The amount of the penalty depends on the extent of the underpayment and whether the underpayment was due to negligence, disregard of rules and regulations, or substantial understatements of income. If the underpayment was due to negligence, the penalty can range from 20% to 40% of the underpaid tax amount. If the underpayment was due to a substantial understatement of income, the penalty can be equal to 20% of the underpaid tax amount. The IRS may waive the penalty in certain circumstances, such as when the underpayment was due to reasonable cause and not willful neglect.
The Reliance on an Advisor Defense
Reasonable cause for abating a penalty imposed under Sec. 6662 for underpayment of tax can be established if the taxpayer relied on a tax professional to prepare their return and the taxpayer had no knowledge or reason to know of the error.
The reasonable cause defense for relying on a tax professional was established in the case of Neonatology Associates, P.A. v. Commissioner. In this case, the taxpayer relied on a tax professional to prepare their tax returns, and the tax professional made errors in the returns. The taxpayer had no knowledge or reason to know of the errors, and the court held that the taxpayer had reasonable cause for the underpayment of tax and abated Sec. 6662 penalties.
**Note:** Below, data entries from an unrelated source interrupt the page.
### src/rtl/dmem_bus_bridge_if.sv
// Request/response and 32-bit data-bus signals of the memory-stage bridge.
// The bridge takes the master view; the datapath plus memory take the slave view.
interface dmem_bus_bridge_if;
    logic        iReq;
    logic        iWrite;
    logic [1:0]  iSize;
    logic        iSigned;
    logic [31:0] iAddr;
    logic [63:0] iWData;
    logic        oBusy;
    logic        oDone;
    logic        oMisalign;
    logic [63:0] oRData;
    logic        DwReadEnable;
    logic        DwWriteEnable;
    logic [3:0]  DwByteEnable;
    logic [31:0] DwAddress;
    logic [31:0] DwWriteData;
    logic [31:0] DwReadData;

    modport master (
        input  iReq, iWrite, iSize, iSigned, iAddr, iWData, DwReadData,
        output oBusy, oDone, oMisalign, oRData,
        output DwReadEnable, DwWriteEnable, DwByteEnable, DwAddress, DwWriteData
    );

    modport slave (
        output iReq, iWrite, iSize, iSigned, iAddr, iWData, DwReadData,
        input  oBusy, oDone, oMisalign, oRData,
        input  DwReadEnable, DwWriteEnable, DwByteEnable, DwAddress, DwWriteData
    );
endinterface
$ cat config.mk
export PLATFORM = sky130hd
export DESIGN_NAME = seq_ctrl
export DESIGN_NICKNAME = d
export VERILOG_FILES = /design/src/rtl/seq_ctrl_pkg.sv /design/src/rtl/seq_phase_timer.sv /design/src/rtl/seq_ctrl.sv
export SDC_FILE = /design/constraint.sdc
export NUM_CORES = 1
export LEC_CHECK = 0
export ABC_CLOCK_PERIOD_IN_PS = 4420
export CELL_PAD_IN_SITES_DETAIL_PLACEMENT = 1
export CELL_PAD_IN_SITES_GLOBAL_PLACEMENT = 2
export CORE_AREA = 2 2 110 166
export CTS_BUF_LIST = sky130_fd_sc_hd__clkbuf_4
export CTS_CLUSTER_DIAMETER = 80
export CTS_CLUSTER_SIZE = 40
export DETAILED_ROUTE_END_ITERATION = 10
export DIE_AREA = 0 0 112 168
export PLACE_DENSITY = 0.82
export SYNTH_ARGS = -nofsm -noshare
export SYNTH_HDL_FRONTEND = slang
export SYNTH_SLANG_ARGS = --single-unit
$ cat constraint.sdc
create_clock -name clk -period 4.42 [get_ports clk]
set_input_delay 0.442 -clock clk [delete_from_list [all_inputs] [get_ports clk]]
set_output_delay 0.442 -clock clk [all_outputs]
set_load 0.02 [all_outputs]
$ cat src/rtl/seq_ctrl_pkg.sv
// -----------------------------------------------------------------------------
// seq_ctrl_pkg
// Shared types and defaults for the SAR ADC conversion sequencer.
//   state_t    : sequencer FSM states
//   *_DEF      : default widths for NBITS / TW / CW
//   phase_len  : maps a programmed phase length of 0 to 1 cycle
// -----------------------------------------------------------------------------
package seq_ctrl_pkg;

    localparam int NBITS_DEF = 12;
    localparam int TW_DEF    = 8;
    localparam int CW_DEF    = 16;

    typedef enum logic [2:0] {
        IDLE  = 3'd0,
        INIT  = 3'd1,
        SAMP  = 3'd2,
        CMP   = 3'd3,
        LOGIC = 3'd4
    } state_t;

    // A phase always lasts at least one cycle, so a zero field means 1.
    function automatic int unsigned phase_len(input int unsigned len);
        return (len == 0) ? 1 : len;
    endfunction

endpackage

$ cat src/rtl/seq_phase_timer.sv
// -----------------------------------------------------------------------------
// seq_phase_timer
// Loadable down-counter that times one sequencer phase.
//   clk, reset_b : clock, async active-low reset
//   load         : (re)start a phase; takes effect at the next edge
//   len          : phase length in cycles, must already be >= 1
//   last         : high during the final cycle of the current phase
// -----------------------------------------------------------------------------
module seq_phase_timer #(
    parameter int TW = 8
) (
    input  logic          clk,
    input  logic          reset_b,
    input  logic          load,
    input  logic [TW-1:0] len,
    output logic          last
);

    logic [TW-1:0] cnt_q;

    // The counter holds the number of cycles remaining after the current one,
    // so a phase of length L counts L-1 down to 0.
    always_ff @(posedge clk or negedge reset_b) begin
        if (!reset_b) begin
            cnt_q <= '0;
        end else if (load) begin
            // NOTE: sequential state uses non-blocking assignments so every
            // flop samples pre-edge values, independent of statement order.
            cnt_q <= len - TW'(1);
        end else if (cnt_q != '0) begin
            cnt_q <= cnt_q - TW'(1);
        end
    end

    assign last = (cnt_q == '0);

endmodule

$ cat src/rtl/seq_ctrl.sv
// -----------------------------------------------------------------------------
// seq_ctrl
// Programmable conversion sequencer for the SAR ADC core. Generates the
// INIT / SAMP / CMP / LOGIC strobes and assembles the serial comparator
// decisions into parallel result words.
//   clk, reset_b           : clock, async active-low reset
//   start                  : single-cycle burst request (ignored while busy)
//   abort                  : synchronous stop back to IDLE
//   cfg_t_init/samp/cmp/logic : phase lengths in cycles (0 treated as 1)
//   cfg_n_conv             : conversions per burst, 0 = continuous
//   comp_out               : comparator decision from the core
//   seq_init/samp/cmp/logic: sequencing strobes to the core
//   data_out, data_valid   : last completed result, one-cycle update pulse
//   busy                   : high in every state except IDLE
//   conv_cnt               : conversions completed in the current burst
// -----------------------------------------------------------------------------
module seq_ctrl
    import seq_ctrl_pkg::*;
#(
    parameter int NBITS = NBITS_DEF,
    parameter int TW    = TW_DEF,
    parameter int CW    = CW_DEF
) (
    input  logic             clk,
    input  logic             reset_b,
    input  logic             start,
    input  logic             abort,
    input  logic [TW-1:0]    cfg_t_init,
    input  logic [TW-1:0]    cfg_t_samp,
    input  logic [TW-1:0]    cfg_t_cmp,
    input  logic [TW-1:0]    cfg_t_logic,
    input  logic [CW-1:0]    cfg_n_conv,
    input  logic             comp_out,
    output logic             seq_init,
    output logic             seq_samp,
    output logic             seq_cmp,
    output logic             seq_logic,
    output logic [NBITS-1:0] data_out,
    output logic             data_valid,
    output logic             busy,
    output logic [CW-1:0]    conv_cnt
);

    localparam int            BW      = (NBITS > 1) ? $clog2(NBITS) : 1;
    localparam logic [BW-1:0] MSB_IDX = BW'(NBITS - 1);

    state_t           state_q, state_d;
    logic [BW-1:0]    bit_idx_q;
    logic [NBITS-1:0] shift_q;
    logic [NBITS-1:0] data_q;
    logic [CW-1:0]    cnt_q;
    logic [CW-1:0]    cnt_inc;

    // Shadow copies of the configuration, captured on an accepted start.
    logic [TW-1:0]    t_init_q, t_samp_q, t_cmp_q, t_logic_q;
    logic [CW-1:0]    n_conv_q;

    logic             init_q, samp_q, cmp_q, logic_q;
    logic             valid_q, busy_q;

    logic             phase_last;
    logic             timer_load;
    logic [TW-1:0]    len_raw;
    logic [TW-1:0]    timer_len;

    logic             start_acc, cmp_end, logic_end, conv_done, burst_end;

    // -------------------------------------------------------------------------
    // Next-state and phase-timer reload logic
    // -------------------------------------------------------------------------
    always_comb begin
        // NOTE: every signal gets a default first so no path leaves it
        // unassigned, which would otherwise infer a latch.
        state_d    = state_q;
        timer_load = 1'b0;
        len_raw    = '0;

        cnt_inc   = cnt_q + CW'(1);
        start_acc = (state_q == IDLE) && start && !abort;
        cmp_end   = (state_q == CMP) && phase_last && !abort;
        logic_end = (state_q == LOGIC) && phase_last && !abort;
        conv_done = logic_end && (bit_idx_q == '0);
        burst_end = conv_done && (n_conv_q != '0) && (cnt_inc == n_conv_q);

        if (abort) begin
            state_d = IDLE;
        end else begin
            unique case (state_q)
                IDLE: begin
                    if (start) begin
                        state_d    = INIT;
                        timer_load = 1'b1;
                        // Shadows load on this same edge, so use the live value.
                        len_raw    = cfg_t_init;
                    end
                end
                INIT: begin
                    if (phase_last) begin
                        state_d    = SAMP;
                        timer_load = 1'b1;
                        len_raw    = t_samp_q;
                    end
                end
                SAMP: begin
                    if (phase_last) begin
                        state_d    = CMP;
                        timer_load = 1'b1;
                        len_raw    = t_cmp_q;
                    end
                end
                CMP: begin
                    if (phase_last) begin
                        state_d    = LOGIC;
                        timer_load = 1'b1;
                        len_raw    = t_logic_q;
                    end
                end
                LOGIC: begin
                    if (phase_last) begin
                        timer_load = 1'b1;
                        if (bit_idx_q != '0) begin
                            state_d = CMP;
                            len_raw = t_cmp_q;
                        end else if (burst_end) begin
                            state_d = IDLE;
                        end else begin
                            state_d = INIT;
                            len_raw = t_init_q;
                        end
                    end
                end
                default: state_d = IDLE;
            endcase
        end

        timer_len = TW'(phase_len(32'(len_raw)));
    end

    seq_phase_timer #(
        .TW (TW)
    ) u_timer (
        .clk     (clk),
        .reset_b (reset_b),
        .load    (timer_load),
        .len     (timer_len),
        .last    (phase_last)
    );

    // -------------------------------------------------------------------------
    // FSM state, datapath and registered outputs
    // -------------------------------------------------------------------------
    always_ff @(posedge clk or negedge reset_b) begin
        if (!reset_b) begin
            state_q   <= IDLE;
            bit_idx_q <= '0;
            // NOTE: the shift register is reset like any other flop: its
            // contents reach data_out, so they must never be undefined.
            shift_q   <= '0;
            data_q    <= '0;
            cnt_q     <= '0;
            t_init_q  <= '0;
            t_samp_q  <= '0;
            t_cmp_q   <= '0;
            t_logic_q <= '0;
            n_conv_q  <= '0;
            init_q    <= 1'b0;
            samp_q    <= 1'b0;
            cmp_q     <= 1'b0;
            logic_q   <= 1'b0;
            valid_q   <= 1'b0;
            busy_q    <= 1'b0;
        end else begin
            state_q <= state_d;

            // Strobes follow the state being entered, so they are flop outputs
            // aligned with state_q.
            init_q  <= (state_d == INIT);
            samp_q  <= (state_d == SAMP);
            cmp_q   <= (state_d == CMP);
            logic_q <= (state_d == LOGIC);
            busy_q  <= (state_d != IDLE);
            valid_q <= 1'b0;

            if (start_acc) begin
                t_init_q  <= cfg_t_init;
                t_samp_q  <= cfg_t_samp;
                t_cmp_q   <= cfg_t_cmp;
                t_logic_q <= cfg_t_logic;
                n_conv_q  <= cfg_n_conv;
                bit_idx_q <= MSB_IDX;
                cnt_q     <= '0;
            end

            if (cmp_end) begin
                shift_q[bit_idx_q] <= comp_out;
            end

            if (logic_end) begin
                if (bit_idx_q != '0) begin
                    bit_idx_q <= bit_idx_q - BW'(1);
                end else begin
                    data_q    <= shift_q;
                    valid_q   <= 1'b1;
                    cnt_q     <= cnt_inc;
                    bit_idx_q <= MSB_IDX;
                end
            end
        end
    end

    assign seq_init   = init_q;
    assign seq_samp   = samp_q;
    assign seq_cmp    = cmp_q;
    assign seq_logic  = logic_q;
    assign data_out   = data_q;
    assign data_valid = valid_q;
    assign busy       = busy_q;
    assign conv_cnt   = cnt_q;

endmodule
The factors to consider when determining whether a taxpayer can claim reasonable cause for reliance on a tax advisor include:
- The taxpayer’s education and experience level with tax laws and regulations.
- The quality of the advice provided by the tax advisor, including the thoroughness of the analysis and the advisor’s qualifications and experience.
- The taxpayer’s good faith efforts to comply with the tax laws, including seeking the advice of the advisor and providing all necessary information to the advisor.
- The clarity of the advice given and the extent to which the taxpayer understood and relied on the advice.
- The complexity of the tax laws and regulations and the taxpayer’s ability to determine their applicability.
- The extent to which the taxpayer followed the advice given, and whether the taxpayer had any reason to question the validity of the advice at the time it was received.
- The timing of the reliance on the advice, with greater weight given to advice received closer in time to the filing of the tax return.
In this case, it was discovered that Mr. Motoban was not Mr. Clerie’s brother and did not have a PTIN (Preparer Tax Identification Number). A tax return preparer is required to have a PTIN issued by the IRS in order to prepare federal tax returns for compensation. This as well as the errors on the tax returns suggest that Mr. Clerie was not a tax return preparer that would allow the taxpayer to avail himself of this defense to the imposition of penalties.
Reasonable Conduct is Required
The court in this case concluded that the taxpayer did not act with reasonable cause in relying on Mr. Motoban to prepare and file his 2018 tax return, as he did not review the return before it was filed and did not inquire about Mr. Motoban’s qualifications to handle tax return preparation. This was deemed a sufficient reason for the court to deny the taxpayer’s request to abate the Sec. 6662 penalties imposed by the IRS.
Not only does this case emphasize the importance of reviewing the tax return before it is filed, but it also highlights the need for taxpayers to hire tax return preparers who are not only authorized to file income tax returns but also have a PTIN.
This case does not provide any insight as to how a taxpayer can ensure that the tax return preparer they hire is qualified and trustworthy. What type and amount of due diligence is sufficient? Is researching the preparer’s credentials and checking for any disciplinary actions or negative reviews sufficient?